That was an Apocalypse?

by JDH on June 27, 2009

Last week I wrote, somewhat in jest, about The Coming Apocalypse. I was referring to the impending collapse of the U.S. dollar, and the markets in general. Monday and Tuesday were significant down days, but the rest of the week saw a recovery, and the markets ended the week essentially flat. I didn’t expect an Apocalypse this past week (more likely later in the summer or early fall), and obviously it didn’t happen this week.

But it turns out I may have been more prescient than I realized, for this week the headlines blared about the deaths of Ed McMahon, Farrah Fawcett, and Michael Jackson.

For the record, I never knew any of them, and I was never a particularly big fan of any of them. Ed seemed like a jovial enough guy, and Farrah was beautiful. Michael was just weird, and given his numerous problems with the law I am somewhat surprised by the attention his death has garnered.

Most striking for me are the numerous commentators who said, if I may paraphrase, “we saw it coming; we are not surprised Michael Jackson died young.” His ex-wife, Ann Marie Presley, says that while she loved him, she left him because she knew he would one day end up like her famous father. Even Michael’s Rabbi knew he would die young. Sometimes you can just see it coming. Sometimes great riches do not prevent an untimely end. In fact, in many cases, great riches lead to an untimely end.

Sort of like the stock market, eh?

We have had the greatest boom in history, but all good things must end. The question, of course, is did the end happen in 2008 and we are now in the recovery phase, or do we have more down to come? As you know, I am of the view that there is more down to come, and I am not optimistic about the summer.

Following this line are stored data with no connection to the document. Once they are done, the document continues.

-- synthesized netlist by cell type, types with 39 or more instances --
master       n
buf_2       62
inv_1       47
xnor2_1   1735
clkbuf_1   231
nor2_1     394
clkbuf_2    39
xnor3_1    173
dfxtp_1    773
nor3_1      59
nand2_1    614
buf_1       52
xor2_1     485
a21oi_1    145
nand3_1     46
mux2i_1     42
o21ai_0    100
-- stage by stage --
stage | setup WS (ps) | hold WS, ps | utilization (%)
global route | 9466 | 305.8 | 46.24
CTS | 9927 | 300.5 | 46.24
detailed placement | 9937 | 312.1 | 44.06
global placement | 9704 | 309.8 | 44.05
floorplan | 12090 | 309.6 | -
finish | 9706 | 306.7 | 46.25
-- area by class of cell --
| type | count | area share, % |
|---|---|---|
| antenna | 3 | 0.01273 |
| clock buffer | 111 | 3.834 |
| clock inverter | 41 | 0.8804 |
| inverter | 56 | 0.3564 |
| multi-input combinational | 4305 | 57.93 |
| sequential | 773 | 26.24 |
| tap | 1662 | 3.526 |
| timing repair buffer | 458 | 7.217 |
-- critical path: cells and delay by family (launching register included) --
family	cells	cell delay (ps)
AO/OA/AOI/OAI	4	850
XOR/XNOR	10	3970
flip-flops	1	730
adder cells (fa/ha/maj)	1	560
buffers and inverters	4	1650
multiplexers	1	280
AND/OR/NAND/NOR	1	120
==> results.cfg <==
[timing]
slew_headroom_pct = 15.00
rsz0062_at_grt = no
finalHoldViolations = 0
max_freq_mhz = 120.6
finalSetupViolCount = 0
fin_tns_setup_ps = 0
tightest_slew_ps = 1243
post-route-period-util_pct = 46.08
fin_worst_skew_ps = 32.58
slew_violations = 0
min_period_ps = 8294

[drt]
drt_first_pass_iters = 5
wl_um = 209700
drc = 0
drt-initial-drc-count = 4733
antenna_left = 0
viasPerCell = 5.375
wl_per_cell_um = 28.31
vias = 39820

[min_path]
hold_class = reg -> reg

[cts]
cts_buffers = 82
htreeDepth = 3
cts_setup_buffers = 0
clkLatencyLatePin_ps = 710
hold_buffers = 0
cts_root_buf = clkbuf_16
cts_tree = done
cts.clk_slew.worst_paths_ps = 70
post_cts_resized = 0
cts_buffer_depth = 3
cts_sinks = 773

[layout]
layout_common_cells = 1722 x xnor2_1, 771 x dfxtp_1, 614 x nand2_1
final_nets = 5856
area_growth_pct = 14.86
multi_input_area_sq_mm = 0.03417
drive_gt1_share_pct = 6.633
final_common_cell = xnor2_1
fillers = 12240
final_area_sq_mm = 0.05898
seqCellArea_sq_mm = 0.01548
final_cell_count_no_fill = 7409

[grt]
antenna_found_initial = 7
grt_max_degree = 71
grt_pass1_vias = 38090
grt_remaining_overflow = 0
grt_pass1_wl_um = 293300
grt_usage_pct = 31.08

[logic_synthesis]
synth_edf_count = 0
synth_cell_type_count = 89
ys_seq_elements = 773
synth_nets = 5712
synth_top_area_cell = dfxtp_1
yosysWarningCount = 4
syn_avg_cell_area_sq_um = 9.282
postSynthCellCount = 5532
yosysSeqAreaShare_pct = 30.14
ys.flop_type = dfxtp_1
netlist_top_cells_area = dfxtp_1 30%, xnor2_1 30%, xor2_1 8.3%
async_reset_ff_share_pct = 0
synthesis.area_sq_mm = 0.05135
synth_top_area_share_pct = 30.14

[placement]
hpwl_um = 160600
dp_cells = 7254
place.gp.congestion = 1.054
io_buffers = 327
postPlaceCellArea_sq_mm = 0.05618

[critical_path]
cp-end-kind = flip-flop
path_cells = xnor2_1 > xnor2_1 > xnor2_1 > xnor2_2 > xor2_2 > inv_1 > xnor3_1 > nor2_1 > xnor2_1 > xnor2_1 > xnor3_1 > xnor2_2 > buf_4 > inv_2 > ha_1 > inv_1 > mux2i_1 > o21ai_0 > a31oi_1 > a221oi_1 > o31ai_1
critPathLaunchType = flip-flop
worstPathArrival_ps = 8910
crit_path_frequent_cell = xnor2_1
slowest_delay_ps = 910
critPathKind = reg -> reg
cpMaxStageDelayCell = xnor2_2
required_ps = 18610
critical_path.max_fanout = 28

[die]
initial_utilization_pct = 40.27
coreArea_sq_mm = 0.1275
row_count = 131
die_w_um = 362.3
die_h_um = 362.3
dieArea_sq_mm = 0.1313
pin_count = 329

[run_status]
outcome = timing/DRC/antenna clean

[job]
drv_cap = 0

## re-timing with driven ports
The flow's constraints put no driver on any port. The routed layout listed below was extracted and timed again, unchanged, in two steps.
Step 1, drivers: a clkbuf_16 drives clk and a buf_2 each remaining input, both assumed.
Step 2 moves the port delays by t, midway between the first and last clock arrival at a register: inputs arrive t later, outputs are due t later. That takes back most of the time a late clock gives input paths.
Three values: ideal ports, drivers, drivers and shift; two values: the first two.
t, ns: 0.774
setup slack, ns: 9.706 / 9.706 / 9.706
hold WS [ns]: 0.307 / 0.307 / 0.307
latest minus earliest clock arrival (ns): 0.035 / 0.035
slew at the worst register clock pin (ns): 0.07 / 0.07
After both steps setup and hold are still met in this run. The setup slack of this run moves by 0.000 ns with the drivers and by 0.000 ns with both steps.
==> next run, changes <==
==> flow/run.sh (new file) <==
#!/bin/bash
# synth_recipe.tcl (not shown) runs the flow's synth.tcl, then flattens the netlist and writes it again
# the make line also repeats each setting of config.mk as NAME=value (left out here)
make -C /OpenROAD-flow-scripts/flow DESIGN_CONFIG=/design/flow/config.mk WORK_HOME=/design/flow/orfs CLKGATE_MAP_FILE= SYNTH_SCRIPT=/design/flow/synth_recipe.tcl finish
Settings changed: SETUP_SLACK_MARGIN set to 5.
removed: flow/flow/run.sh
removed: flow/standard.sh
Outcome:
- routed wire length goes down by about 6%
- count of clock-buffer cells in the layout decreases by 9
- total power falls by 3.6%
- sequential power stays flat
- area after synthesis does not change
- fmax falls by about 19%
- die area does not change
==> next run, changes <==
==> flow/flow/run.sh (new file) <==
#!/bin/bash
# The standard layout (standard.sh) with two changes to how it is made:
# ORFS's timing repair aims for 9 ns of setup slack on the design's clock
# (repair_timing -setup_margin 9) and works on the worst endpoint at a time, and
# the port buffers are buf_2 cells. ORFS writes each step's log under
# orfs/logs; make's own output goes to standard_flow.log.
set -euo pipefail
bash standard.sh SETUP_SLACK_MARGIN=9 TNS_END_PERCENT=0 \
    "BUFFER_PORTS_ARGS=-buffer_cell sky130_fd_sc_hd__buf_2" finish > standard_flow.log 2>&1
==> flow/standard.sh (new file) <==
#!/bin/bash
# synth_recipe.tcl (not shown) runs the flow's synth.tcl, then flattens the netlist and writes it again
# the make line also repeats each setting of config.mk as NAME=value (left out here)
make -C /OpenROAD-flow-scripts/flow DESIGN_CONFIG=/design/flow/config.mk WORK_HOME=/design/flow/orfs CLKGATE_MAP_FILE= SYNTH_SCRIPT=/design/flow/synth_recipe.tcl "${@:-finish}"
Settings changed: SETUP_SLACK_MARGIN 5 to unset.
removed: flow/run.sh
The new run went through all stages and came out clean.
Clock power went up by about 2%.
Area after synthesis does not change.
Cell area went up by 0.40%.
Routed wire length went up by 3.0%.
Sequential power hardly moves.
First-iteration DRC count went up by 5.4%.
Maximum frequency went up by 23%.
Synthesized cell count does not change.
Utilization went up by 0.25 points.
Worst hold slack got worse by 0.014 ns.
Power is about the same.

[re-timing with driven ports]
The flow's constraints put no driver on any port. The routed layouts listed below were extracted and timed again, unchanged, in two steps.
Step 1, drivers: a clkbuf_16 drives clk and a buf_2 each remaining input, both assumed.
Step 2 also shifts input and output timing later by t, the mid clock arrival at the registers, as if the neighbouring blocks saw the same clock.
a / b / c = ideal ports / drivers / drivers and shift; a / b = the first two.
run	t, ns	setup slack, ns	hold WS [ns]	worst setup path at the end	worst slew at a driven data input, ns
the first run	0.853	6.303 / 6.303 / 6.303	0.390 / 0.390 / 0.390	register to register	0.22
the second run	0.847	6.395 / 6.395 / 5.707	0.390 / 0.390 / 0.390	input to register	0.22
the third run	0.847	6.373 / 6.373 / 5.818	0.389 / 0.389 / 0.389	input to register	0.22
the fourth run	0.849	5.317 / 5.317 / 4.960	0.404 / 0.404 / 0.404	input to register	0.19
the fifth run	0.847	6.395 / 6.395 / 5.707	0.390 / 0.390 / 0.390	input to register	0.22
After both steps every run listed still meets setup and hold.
Background: an optimization exercise with open tools, aiming at small area and a short achievable clock period. Do not read the settings as production practice. The RTL was checked by simulation tests, not by an equivalence proof against the original design. No activity file was given, so power comes from the tool's default toggle rates.

[run.sh]
#!/bin/bash
# synth_recipe.tcl (not shown) runs the flow's synth.tcl, then flattens the netlist and writes it again
# the make line also repeats each setting of config.mk as NAME=value (left out here)
make -C /OpenROAD-flow-scripts/flow DESIGN_CONFIG=/design/flow/config.mk WORK_HOME=/design/flow/orfs CLKGATE_MAP_FILE= SYNTH_SCRIPT=/design/flow/synth_recipe.tcl finish
[config.mk]
export PLATFORM = sky130hd
export DESIGN_NAME = omt_pe_tile
export DESIGN_NICKNAME = omt_pe_tile
export VERILOG_FILES = /design/flow/design.v
export SDC_FILE = /design/flow/constraint.sdc
export NUM_CORES = 8
export LEC_CHECK = 0
export CAP_MARGIN = 20
export CORE_MARGIN = 2
export CORE_UTILIZATION = 30
export PLACE_DENSITY = 0.45
export SLEW_MARGIN = 20
[constraint.sdc]
create_clock -name core_clock -period 8.0 [get_ports {clk}]
set_input_delay 1.6000 -clock core_clock [delete_from_list [all_inputs] [get_ports {clk}]]
set_output_delay 1.6000 -clock core_clock [all_outputs]
set_load 0.01 [all_outputs]
[design.v]
module omt_pe #(
    parameter MEM_BITS = 16,
    parameter AW       = 4
) (
    input  wire          clk,
    input  wire          rst,
    input  wire          exec,         
    input  wire          pwrite,       
    input  wire [AW-1:0] a_addr,
    input  wire [AW-1:0] b_addr,
    input  wire [AW-1:0] w_addr,
    input  wire [2:0]    b_src,
    input  wire [1:0]    k_src,
    input  wire [7:0]    tt_r,
    input  wire [7:0]    tt_c,
    input  wire [2:0]    dest,
    input  wire          carry_en,
    input  wire          mask_mode,
    input  wire          b_const,      
    input  wire [4:0]    plane_sel,
    input  wire          plane_wbit,
    input  wire          nbr_n,
    input  wire          nbr_e,
    input  wire          nbr_s,
    input  wire          nbr_w,
    output wire          own_b,
    output reg           plane_rbit,
    output wire          f_out,
    output wire          m_out
);
    reg [MEM_BITS-1:0] mem;
    reg c_r, m_r, f_r, x_r, y_r;
    wire a_bit = mem[a_addr];
    assign own_b = mem[b_addr];
    reg b_bit;
    always @(*) begin
        case (b_src)
            3'd0: b_bit = own_b;
            3'd1: b_bit = nbr_n;
            3'd2: b_bit = nbr_e;
            3'd3: b_bit = nbr_s;
            3'd4: b_bit = nbr_w;
            3'd6: b_bit = b_const;
            default: b_bit = 1'b0;
        endcase
    end
    reg k_bit;
    always @(*) begin
        case (k_src)
            2'd0: k_bit = c_r;
            2'd1: k_bit = f_r;
            2'd2: k_bit = x_r;
            default: k_bit = y_r;
        endcase
    end
    wire [2:0] idx = {a_bit, b_bit, k_bit};
    wire r  = tt_r[idx];
    wire g  = tt_c[idx];
    wire en = mask_mode | m_r;
    always @(posedge clk) begin
        if (rst) begin
            mem <= {MEM_BITS{1'b0}};
            c_r <= 1'b0;
            m_r <= 1'b1;
            f_r <= 1'b0;
            x_r <= 1'b0;
            y_r <= 1'b0;
        end else if (exec) begin
            if (dest == 3'd5)
                m_r <= r;
            else if (en) begin
                case (dest)
                    3'd1: mem[w_addr] <= r;
                    3'd2: f_r <= r;
                    3'd3: x_r <= r;
                    3'd4: y_r <= r;
                    default: ;
                endcase
            end
            if (en && carry_en)
                c_r <= g;
        end else if (pwrite) begin
            if (plane_sel < MEM_BITS)
                mem[plane_sel[AW-1:0]] <= plane_wbit;
            else begin
                case (plane_sel)
                    5'd16: c_r <= plane_wbit;
                    5'd17: m_r <= plane_wbit;
                    5'd18: f_r <= plane_wbit;
                    5'd19: x_r <= plane_wbit;
                    5'd20: y_r <= plane_wbit;
                    default: ;
                endcase
            end
        end
    end
    always @(*) begin
        if (plane_sel < MEM_BITS)
            plane_rbit = mem[plane_sel[AW-1:0]];
        else begin
            case (plane_sel)
                5'd16: plane_rbit = c_r;
                5'd17: plane_rbit = m_r;
                5'd18: plane_rbit = f_r;
                5'd19: plane_rbit = x_r;
                5'd20: plane_rbit = y_r;
                default: plane_rbit = 1'b0;
            endcase
        end
    end
    assign f_out = f_r;
    assign m_out = m_r;
endmodule
module omt_beacon #(
    parameter NPE = 64,
    parameter CW  = 7,    
    parameter IW  = 6     
) (
    input  wire           clk,
    input  wire           rst,
    input  wire           req,         
    input  wire [NPE-1:0] f,
    input  wire [NPE-1:0] m,
    output reg            valid,
    output reg            res_or,
    output reg  [CW-1:0]  count,
    output reg  [IW-1:0]  first,
    output reg            none
);
    wire [NPE-1:0] resp = f & m;
    reg [CW-1:0] cnt_c;
    reg [IW-1:0] first_c;
    integer i;
    always @(*) begin
        cnt_c = {CW{1'b0}};
        for (i = 0; i < NPE; i = i + 1)
            cnt_c = cnt_c + {{(CW-1){1'b0}}, resp[i]};
    end
    always @(*) begin
        first_c = {IW{1'b0}};
        for (i = NPE - 1; i >= 0; i = i - 1)
            if (resp[i])
                first_c = i[IW-1:0];
    end
    always @(posedge clk) begin
        if (rst) begin
            valid <= 1'b0;
        end else begin
            valid <= req;
        end
        res_or <= |resp;
        count  <= cnt_c;
        first  <= first_c;
        none   <= ~|resp;
    end
endmodule
module omt_pe_tile (
    input  wire         clk,
    input  wire         rst,
    input  wire         cmd_valid,
    input  wire [1:0]   cmd_op,
    input  wire [3:0]   a_addr,
    input  wire [3:0]   b_addr,
    input  wire [3:0]   w_addr,
    input  wire [2:0]   b_src,
    input  wire [1:0]   k_src,
    input  wire [7:0]   tt_r,
    input  wire [7:0]   tt_c,
    input  wire [2:0]   dest,
    input  wire         carry_en,
    input  wire         mask_mode,
    input  wire [1:0]   bcn_req,
    input  wire [7:0]   edge_mode,     
    input  wire [15:0]  b_const,
    input  wire [4:0]   plane_sel,
    input  wire [63:0]  plane_wdata,
    output reg          rd_valid,
    output reg  [63:0]  rd_data,
    output wire         bcn_valid,
    output wire         bcn_or,
    output wire [6:0]   bcn_count,
    output wire [5:0]   bcn_first,
    output wire         bcn_none
);
    localparam ROWS = 8;
    localparam COLS = 8;
    localparam NPE  = ROWS * COLS;
    localparam EDGE_ZERO    = 2'd0;
    localparam EDGE_WRAP    = 2'd1;
    localparam EDGE_REFLECT = 2'd2;
    wire exec   = cmd_valid && (cmd_op == 2'd0);
    wire pwrite = cmd_valid && (cmd_op == 2'd1);
    wire pread  = cmd_valid && (cmd_op == 2'd2);
    wire [1:0] mode_n = edge_mode[1:0];
    wire [1:0] mode_e = edge_mode[3:2];
    wire [1:0] mode_s = edge_mode[5:4];
    wire [1:0] mode_w = edge_mode[7:6];
    wire b_const_bit = b_const[b_addr];
    wire [NPE-1:0] own_b;
    wire [NPE-1:0] f_all;
    wire [NPE-1:0] m_all;
    wire [NPE-1:0] rbit;
    genvar r, c;
    generate
        for (r = 0; r < ROWS; r = r + 1) begin : g_row
            for (c = 0; c < COLS; c = c + 1) begin : g_col
                localparam P = r * COLS + c;
                wire nn, ne, ns, nw;
                if (r > 0)        assign nn = own_b[P - COLS];
                else              assign nn = (mode_n == EDGE_WRAP) ? own_b[(ROWS-1)*COLS + c] : (mode_n == EDGE_REFLECT) ? own_b[P] : 1'b0;
                if (c < COLS - 1) assign ne = own_b[P + 1];
                else              assign ne = (mode_e == EDGE_WRAP) ? own_b[r*COLS] : (mode_e == EDGE_REFLECT) ? own_b[P] : 1'b0;
                if (r < ROWS - 1) assign ns = own_b[P + COLS];
                else              assign ns = (mode_s == EDGE_WRAP) ? own_b[c] : (mode_s == EDGE_REFLECT) ? own_b[P] : 1'b0;
                if (c > 0)        assign nw = own_b[P - 1];
                else              assign nw = (mode_w == EDGE_WRAP) ? own_b[r*COLS + COLS - 1] : (mode_w == EDGE_REFLECT) ? own_b[P] : 1'b0;
                omt_pe #(.MEM_BITS(16), .AW(4)) u_pe (
                    .clk        (clk),
                    .rst        (rst),
                    .exec       (exec),
                    .pwrite     (pwrite),
                    .a_addr     (a_addr),
                    .b_addr     (b_addr),
                    .w_addr     (w_addr),
                    .b_src      (b_src),
                    .k_src      (k_src),
                    .tt_r       (tt_r),
                    .tt_c       (tt_c),
                    .dest       (dest),
                    .carry_en   (carry_en),
                    .mask_mode  (mask_mode),
                    .b_const    (b_const_bit),
                    .plane_sel  (plane_sel),
                    .plane_wbit (plane_wdata[P]),
                    .nbr_n      (nn),
                    .nbr_e      (ne),
                    .nbr_s      (ns),
                    .nbr_w      (nw),
                    .own_b      (own_b[P]),
                    .plane_rbit (rbit[P]),
                    .f_out      (f_all[P]),
                    .m_out      (m_all[P])
                );
            end
        end
    endgenerate
    always @(posedge clk) begin
        if (rst)
            rd_valid <= 1'b0;
        else
            rd_valid <= pread;
        if (pread)
            rd_data <= rbit;
    end
    reg bcn_pend;
    always @(posedge clk) begin
        if (rst)
            bcn_pend <= 1'b0;
        else
            bcn_pend <= exec && (bcn_req == 2'd1 || bcn_req == 2'd2);
    end
    omt_beacon #(.NPE(NPE), .CW(7), .IW(6)) u_beacon (
        .clk   (clk),
        .rst   (rst),
        .req   (bcn_pend),
        .f     (f_all),
        .m     (m_all),
        .valid (bcn_valid),
        .res_or(bcn_or),
        .count (bcn_count),
        .first (bcn_first),
        .none  (bcn_none)
    );
endmodule
==> run_results.csv <==
group,metric,value,unit
status,status,"no timing/DRC/antenna violations",
worst_setup_path,worstSetupPathType,"reg2reg",
min_path,holdCritPathClass,"reg2reg",
min_path,hold_depth,1,
timing,fin_tns_setup,0,ns
timing,relSlewSlack,0.0741,
worst_setup_path,reg2reg_depth,19,
finish,final_common_cell,"nand2_1",
synth,yosys.area_share.simple,0.147,
cts,cts.htree.levels,4,
timing,rsz0062_at_grt,"false",
power,leakage,40.9,nW
synth,synth_top_area_cell,"dfxtp_1",
finish,drive_gt1_frac,0.195,
routing,routed_wl,850,mm
timing,fin_crit_sh,0.888,
routing,drtIter0Drc,27000,
cts,path_clk_slew,0.06,ns
worst_setup_path,worst-endpoint-arrival,7.97,ns
power,finalPower,0.0216,W
worst_setup_path,slowest_delay,0.68,ns
routing,vias,136000,
worst_setup_path,rrSetupSlack,0.90,ns
worst_setup_path,critPathMostFrequentCell,"fa_1",
synth,synth-seq-area-share,0.252,
synth,async_flop_share,0,
synth,muxShareOfSynthArea,0.259,
grt,overflow,0,
routing,via_per_inst,7.58,
worst_setup_path,critPathLaunchType,"flip-flop",
synth,synth_fa_ha_area_frac,0.0122,
floorplan,dieArea,392000,µm²
grt,grt_pass1_wl,1120,mm
worst_setup_path,r2r-end,"u_beacon.count[6]",
finish,syn2layout_area_growth,13.2,%
cts,cts_made_buffers,189,
timing,finalHoldViolCount,0,
worst_setup_path,reg2reg_from,"g_row[3].g_col[4].u_pe.m_r",
placed_design,io_buffers,218,
timing,setup_violations,0,
cts,cts_sinks,1426,
worst_setup_path,crit_buf_inv,3,
placed_design,hpwl,550,mm
cts,ctsResizeCount,0,
min_path,hp-start,"bcn_pend",
routing,wire_per_inst,47.3,µm
cts,cts_tree,"done",
worst_setup_path,cp-end-kind,"flip-flop",
power,power_density,164,nW/µm²
synth,syn_avg_cell_area,8.81,µm²
synth,synth_top_family_by_area,"compound AO/OA/AOI/OAI gates",
cts,hold_buffers,0,
synth,synth_cell_types,110,
synth,synth_xor_area_frac,0.000453,
cts,clock_latency,1.02,ns
grt,grt_start_max_net_pins,179,
timing,report.final.slew_viol_count,0,
floorplan,placementRows,228,
synth,synth_compound_area_frac,0.269,
finish,layoutNonFillerInstCount,18000,
timing,post-route-min-period,7.10,ns
finish,final_cell_mix,"1539 x nand2_1, 1362 x dfxtp_1, 1326 x o21ai_0",
synth,synth_flop_cell,"dfxtp_1",
worst_setup_path,crit_family,"adder cells",
synth,synth.ff_latch_count,1426,
cts,cts_setup_buffers,0,
power,irDropWorstVdd,174,µV
placed_design,gp_congestion,1.05,
grt,grtUsageTotal,0.415,
worst_setup_path,cp_max_fo,6,
finish,fin_util,0.341,
worst_setup_path,crit_slowest_cell,"fa_1",
grt,antenna_found_initial,85,
floorplan,ios,219,
floorplan,die_width,626,µm
floorplan,start_util,0.301,
routing,drt_pre_antenna_iters,13,
synth,synth-edff-count,64,
cts,clockRootBuffer,"clkbuf_16",
timing,max_slew.worst_pin.slew,1.39,ns
worst_setup_path,worstPathRequired,8.87,ns
job,maxCapViolations,0,
synth,synth.cell_area,116000,µm²
cts,cts.path.max_buffers,4,
timing,finalClockSkew,0.106,ns
synth,synth_fp_nets,13400,
timing,timing.fmax,141,MHz
synth,synth.area.top_cells,"dfxtp_1 24%, mux4_2 22%, o21ai_0 5.8%",
routing,drc,0,
worst_setup_path,crit_chain,"nand2_1 > fa_1 > inv_1 > fa_1 > fa_1 > inv_1 > fa_1 > fa_1 > fa_1 > fa_1 > fa_1 > inv_1 > fa_1 > fa_1 > a21o_1 > a21oi_1 > nor2b_1 > o21ai_0 > nand2b_1",
min_path,min_to,"u_beacon.valid",
grt,grt_pass1_vias,124000,
floorplan,core_area,385000,µm²
finish,layout.nets,12800,
floorplan,dieHeight,626,µm
synth,synth_top_area_frac,0.235,
routing,ant_nets,0,
synth,yosysWarningCount,3,
placed_design,placedCellCount,17600,
synth,syn-instance-count,13200,
worst register-to-register path: cells and delay by family, from the launching register on:
| family | cells | cell delay (ns) |
|---|---|---|
| fa+ha+maj | 10 | 5.07 |
| simple gates | 3 | 0.64 |
| compound gates | 3 | 0.62 |
| flops | 1 | 0.48 |
| buf+inv | 3 | 0.20 |
kinds of logic (layout without fill, tap and decap cells):
logic type,Yosys count,in the layout
buffers and inverters,1722,1281
AO/OA/AOI/OAI,4589,4589
flip-flops,1426,1426
other,0,76
adder cells (fa/ha/maj),81,81
XOR/XNOR,6,6
multiplexers,1602,1602
AND/OR/NAND/NOR,3744,3744
report_power, final:
group / internal (W) / total (W) / switching, W
logic: 0.00120 / 0.00468 / 0.00349
clock network: 0.00540 / 0.00947 / 0.00407
registers: 0.00728 / 0.00744 / 0.000156
worst max path at each step:
stage / start / cells after the start / end / slack [ns]
final: g_row[3].g_col[4].u_pe.m_r / 19 / u_beacon.count[6] / 0.90
after global routing: g_row[3].g_col[4].u_pe.m_r / 19 / u_beacon.count[6] / 0.71
after CTS: g_row[3].g_col[4].u_pe.m_r / 19 / u_beacon.count[6] / 0.96
after detailed placement: b_addr[0] / 15 / g_row[3].g_col[3].u_pe.mem[12] / 0.90
after global placement: g_row[3].g_col[4].u_pe.m_r / 19 / u_beacon.count[6] / 0.83
after floorplan: g_row[5].g_col[6].u_pe.m_r / 21 / u_beacon.count[6] / 1.78
Yosys cell counts, types with 22 or more instances:
library cell	number
a2111oi_0	46
a211o_1	27
a211oi_1	259
a21oi_1	714
a221o_1	30
a221oi_1	650
a221oi_2	65
a222oi_1	68
a22o_1	58
a22oi_1	767
a31oi_1	84
and2_1	88
and3_1	66
buf_1	80
buf_2	146
buf_4	30
buf_6	40
clkbuf_1	1332
dfxtp_1	1362
edfxtp_1	64
fa_1	54
ha_1	27
inv_1	89
mux2_2	69
mux2i_1	412
mux4_2	1108
nand2_1	1573
nand2b_1	85
nand3_1	237
nand4_1	35
nor2_1	587
nor2b_1	51
nor3_1	803
nor4_1	62
o211ai_1	65
o21ai_0	1337
o21ai_1	34
o221ai_1	67
o22ai_1	65
o311ai_0	29
o31ai_1	32
o41ai_1	22
or3_1	59
routing by layer:
layer | up-vias | wire (µm) | track usage
met5 | - | 956 | 0.0140
met4 | 60 | 75900 | 0.307
met3 | 3566 | 145000 | 0.212
met2 | 13500 | 328000 | 0.554
met1 | 68300 | 301000 | 0.503
li1 | 50900 | - | -
state kept, by name, indices dropped and copies added (netlist names):
register,flops
u_beacon.none,1
g_row.g_col.u_pe.mem,1024
u_beacon.first,6
u_beacon.res_or,1
u_beacon.count,7
rd_valid,1
g_row.g_col.u_pe.y_r,64
u_beacon.valid,1
rd_data,64
bcn_pend,1
g_row.g_col.u_pe.m_r,64
g_row.g_col.u_pe.c_r,64
g_row.g_col.u_pe.x_r,64
g_row.g_col.u_pe.f_r,64
cell type report:
type                    count  area [µm²]
flip-flops and latches   1426       29200
clock buffers             268        5510
diodes                     76         190
inverters                  92         357
well taps                5175        6470
fillers                 39000      254000
clock inverters            70         951
repair buffers            851        8030
multi-input cells       10000       80600
through the flow:
stage                     area [µm²]  worst slack (ns)  hold slack, ns
after global routing          131000             0.706           0.469
after CTS                     131000             0.958           0.451
after global placement        125000             0.835           0.432
final                         131000             0.897           0.445
after detailed placement      125000             0.900           0.439
after floorplan               116000              1.78           0.414

static timing again, ports no longer ideal:
The results above use ideal ports. As a check the final layout listed here was re-extracted and re-timed, cells and wires unchanged. Step 1 assumes that a clkbuf_16 drives the clock port and a buf_2 every other input. Step 2 adds t to the input delays and takes it off the output delays; t is the mean of the earliest and latest rising clock arrival at the registers after step 1. Input paths then give back, and output paths get back, about the clock's delay inside the block. Slacks: no drivers / after step 1 / after step 2; pairs: no drivers / after step 1.
t, ns: 1.078
slack for setup (ns): 0.897 / 0.897 / 0.447
clock arrival spread, ns: 0.110 / 0.110
After both steps this run still meets setup and hold. For this run, drivers alone change the setup slack by 0.000 ns; drivers and shift together by -0.450 ns.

I believe this partly because of the history of the markets, particularly the experience of the Great Depression.

In his book The Great Crash of 1929, John Kenneth Galbraith tells the story of the time leading up to the great crash. Speculation was rampant. Buying on margin was widespread. The Big Boys made sure that down days were followed by up days.

Margin trading was defended as necessary for an efficient market, and Wall Street made sure that everyone heard the argument that rampant speculation was good for everyone. But, in a lovely turn of phrase, Galbraith says:

Wall Street, in these matters, is like a lovely and accomplished woman who must wear black cotton stockings, heavy woolen underwear, and parade her knowledge as a cook because, unhappily, her supreme accomplishment is as a harlot.

Wow. Was it really that bad in 1929? Yes, apparently it was.

The sad part, when you read Galbraith’s book, or when you read the news reports of Michael Jackson’s life and death, is that a few people saw it coming, but those few people were powerless to stop the impending disaster. Lisa Marie knew Michael would die young, but there was nothing she could do. A few astute observers in 1928 and 1929 could see that a crash was inevitable, but when everyone believes that the good times were here to stay, there was no need for prudence.

I may be wrong. The massive stimulus efforts of governments around the world may stimulate the economy and create enough jobs that we can spend our way out of this recession. It has never happened before, but perhaps this time debt will truly be our salvation. If I am wrong, the cash I have on the sidelines will not turn into profits. So be it.

I prefer the prudent approach of watching the crash from afar, safe in the knowledge that if it happens, my personal losses will be minimized.

It is a beautiful summer day here in my corner of Southern Ontario, so I will cease my incessant pessimistic babbling and go and enjoy the weather. My father, JDH Sr., is coming up for a bike ride, so three generations of JDH’s will be taking to the bike trails, and then relaxing with a swim after our ride. That, my friends, is the solution to the great depression.